Então quais são as hipóteses?
“Essa questão de a Alemanha ter procurado justamente o Brasil é estranha. Mas, analisando um pouco mais de perto, alguns anos atrás, quando o Brasil comprou os blindados Gepard da Alemanha, logo depois tentou revender esses blindados porque são basicamente sucata. É um modelo muito antigo que a Alemanha já deixou de usar, e o Brasil começou a tentar revendê-lo. Conseguiu vender alguns para o Catar, mas ainda temos muitos aqui. É um gasto a mais para os militares. É possível que isso seja uma questão de que o Brasil tem blindados dos quais está tentando se livrar há alguns anos. Então talvez eles queiram se livrar agora. É uma possibilidade simples, um pensamento lógico [por parte da Alemanha], de estar precisando dos blindados e de munições, de o Brasil não os estar utilizando, então é um ganho para os dois lados”, reflete a especialista.

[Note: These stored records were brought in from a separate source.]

===== src/rtl/output_arbiter.sv =====
// Per-output-port wormhole arbiter: round-robin over packet heads, grant held head->tail.
// Define OUT_BUFFER_EN for a 2-entry registered output FIFO; default build is a 0-latency pass-through.
module output_arbiter #(
   parameter int FLIT_WIDTH = 37,
   parameter int NUM_IN     = 5
) (
   input  logic                         clk,
   input  logic                         arst,
   input  logic [NUM_IN-1:0]            fin_valid_i,
   input  logic [NUM_IN-1:0]            fin_req_i,
   input  logic [NUM_IN*FLIT_WIDTH-1:0] fin_flit_i,
   output logic [NUM_IN-1:0]            fin_ready_o,
   output logic                         fout_valid_o,
   output logic [FLIT_WIDTH-1:0]        fout_flit_o,
   input  logic                         fout_ready_i,
   output logic [NUM_IN-1:0]            grant_o,
   output logic                         lock_o
);

   localparam int IDX_W = (NUM_IN > 1) ? $clog2(NUM_IN) : 1;

   localparam logic [0:0] S_IDLE   = 1'b0;
   localparam logic [0:0] S_LOCKED = 1'b1;

   localparam logic [1:0] T_HEAD   = 2'b00;
   localparam logic [1:0] T_TAIL   = 2'b10;
   localparam logic [1:0] T_SINGLE = 2'b11;

   logic [0:0]            r_state;
   logic [IDX_W-1:0]      r_ptr;
   logic [IDX_W-1:0]      r_gidx;

   logic [NUM_IN-1:0]     w_cand;
   logic                  w_selFound;
   logic [IDX_W-1:0]      w_selIdx;
   logic [IDX_W-1:0]      w_gidx;
   logic                  w_active;
   logic [FLIT_WIDTH-1:0] w_inFlit;
   logic                  w_inValid;
   logic [1:0]            w_inType;
   logic                  w_linkReady;
   logic                  w_xfer;
   logic [NUM_IN-1:0]     w_gidxOneHot;

   // Only heads (single or multi-flit) may start a packet; stale body/tail flits never win.
   always_comb begin
      w_cand = '0;
      for (int k = 0; k < NUM_IN; k++) begin
         w_cand[k] = fin_valid_i[k] & fin_req_i[k] &
                     ((fin_flit_i[k*FLIT_WIDTH+FLIT_WIDTH-2 +: 2] == T_HEAD) ||
                      (fin_flit_i[k*FLIT_WIDTH+FLIT_WIDTH-2 +: 2] == T_SINGLE));
      end
   end

   always_comb begin
      logic [IDX_W-1:0] idx;
      w_selFound = 1'b0;
      w_selIdx   = '0;
      idx        = '0;
      for (int i = 1; i <= NUM_IN; i++) begin
         idx = IDX_W'((int'(r_ptr) + i) % NUM_IN);
         if (!w_selFound && w_cand[idx]) begin
            w_selFound = 1'b1;
            w_selIdx   = idx;
         end
      end
   end

   // Reset gates the whole datapath so nothing leaks out while arst is held low.
   assign w_gidx       = (r_state == S_LOCKED) ? r_gidx : w_selIdx;
   assign w_active     = arst & ((r_state == S_LOCKED) | w_selFound);
   assign w_gidxOneHot = {{(NUM_IN-1){1'b0}}, 1'b1} << w_gidx;
   assign grant_o      = w_active ? w_gidxOneHot : '0;
   assign lock_o       = (r_state == S_LOCKED);

   always_comb begin
      w_inFlit = '0;
      for (int k = 0; k < NUM_IN; k++) begin
         if (IDX_W'(k) == w_gidx) begin
            w_inFlit = fin_flit_i[k*FLIT_WIDTH +: FLIT_WIDTH];
         end
      end
   end

   assign w_inValid   = w_active & fin_valid_i[w_gidx] & fin_req_i[w_gidx];
   assign w_inType    = w_inFlit[FLIT_WIDTH-1:FLIT_WIDTH-2];
   assign fin_ready_o = (w_active && w_linkReady) ? w_gidxOneHot : '0;

`ifdef OUT_BUFFER_EN
   logic [FLIT_WIDTH-1:0] r_fifo [2];
   logic                  r_wrPtr;
   logic                  r_rdPtr;
   logic [1:0]            r_count;
   logic                  w_full;
   logic                  w_push;
   logic                  w_pop;

   assign w_full       = (r_count == 2'd2);
   assign w_push       = w_inValid & ~w_full;
   assign w_pop        = (r_count != 2'd0) & fout_ready_i;
   assign w_linkReady  = ~w_full;
   assign w_xfer       = w_push;
   assign fout_valid_o = (r_count != 2'd0);
   assign fout_flit_o  = r_fifo[r_rdPtr];

   always_ff @(posedge clk or negedge arst) begin
      if (!arst) begin
         r_fifo[0] <= '0;
         r_fifo[1] <= '0;
         r_wrPtr   <= 1'b0;
         r_rdPtr   <= 1'b0;
         r_count   <= 2'd0;
      end else begin
         if (w_push) begin
            r_fifo[r_wrPtr] <= w_inFlit;
            r_wrPtr         <= ~r_wrPtr;
         end
         if (w_pop) begin
            r_rdPtr <= ~r_rdPtr;
         end
         case ({w_push, w_pop})
            2'b10:   r_count <= r_count + 2'd1;
            2'b01:   r_count <= r_count - 2'd1;
            default: r_count <= r_count;
         endcase
      end
   end
`else
   assign w_linkReady  = fout_ready_i;
   assign w_xfer       = w_inValid & fout_ready_i;
   assign fout_valid_o = w_inValid;
   assign fout_flit_o  = w_inFlit;
`endif

   // A head arriving while locked is forwarded unchanged; only a tail releases the lock.
   always_ff @(posedge clk or negedge arst) begin
      if (!arst) begin
         r_state <= S_IDLE;
         r_ptr   <= IDX_W'(NUM_IN-1);
         r_gidx  <= '0;
      end else if (w_xfer) begin
         if (r_state == S_IDLE) begin
            r_ptr  <= w_gidx;
            r_gidx <= w_gidx;
            if (w_inType == T_HEAD) begin
               r_state <= S_LOCKED;
            end
         end else if (w_inType == T_TAIL) begin
            r_state <= S_IDLE;
         end
      end
   end

endmodule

“Vir até o Brasil para fazer esse pedido continua soando estranho quando pensamos somente em termos logísticos. Por que não negociar com a Romênia, que é mais próxima de ambos os países? O que a Alemanha quer negociar com o Brasil pode ser uma aproximação maior ou pode ser simplesmente uma tentativa política, não só logística, de alienar a Rússia. Porque caso o Brasil coopere nesses esforços de guerra do Ocidente, ao lado dele, para serem usados contra a Rússia, isso geraria um problema dentro do BRICS. Seria mais uma tentativa do Ocidente de isolar a Rússia, trazendo o Brasil para mais perto, tendo em vista que Bolsonaro apoiou a Rússia em fevereiro, declarando seu apoio”, aponta a pós-doutoranda da ECEME.
“Como a Alemanha vai se dar ao luxo de entrar em uma possível recessão reforçando a ajuda à Ucrânia se depende tanto da Rússia? São muitas questões que estão imbricadas dentro de um cenário muito complexo. Talvez exista um componente não apenas logístico como também político, uma agenda política dentro desse pedido da Alemanha ao Brasil”, conclui Gama.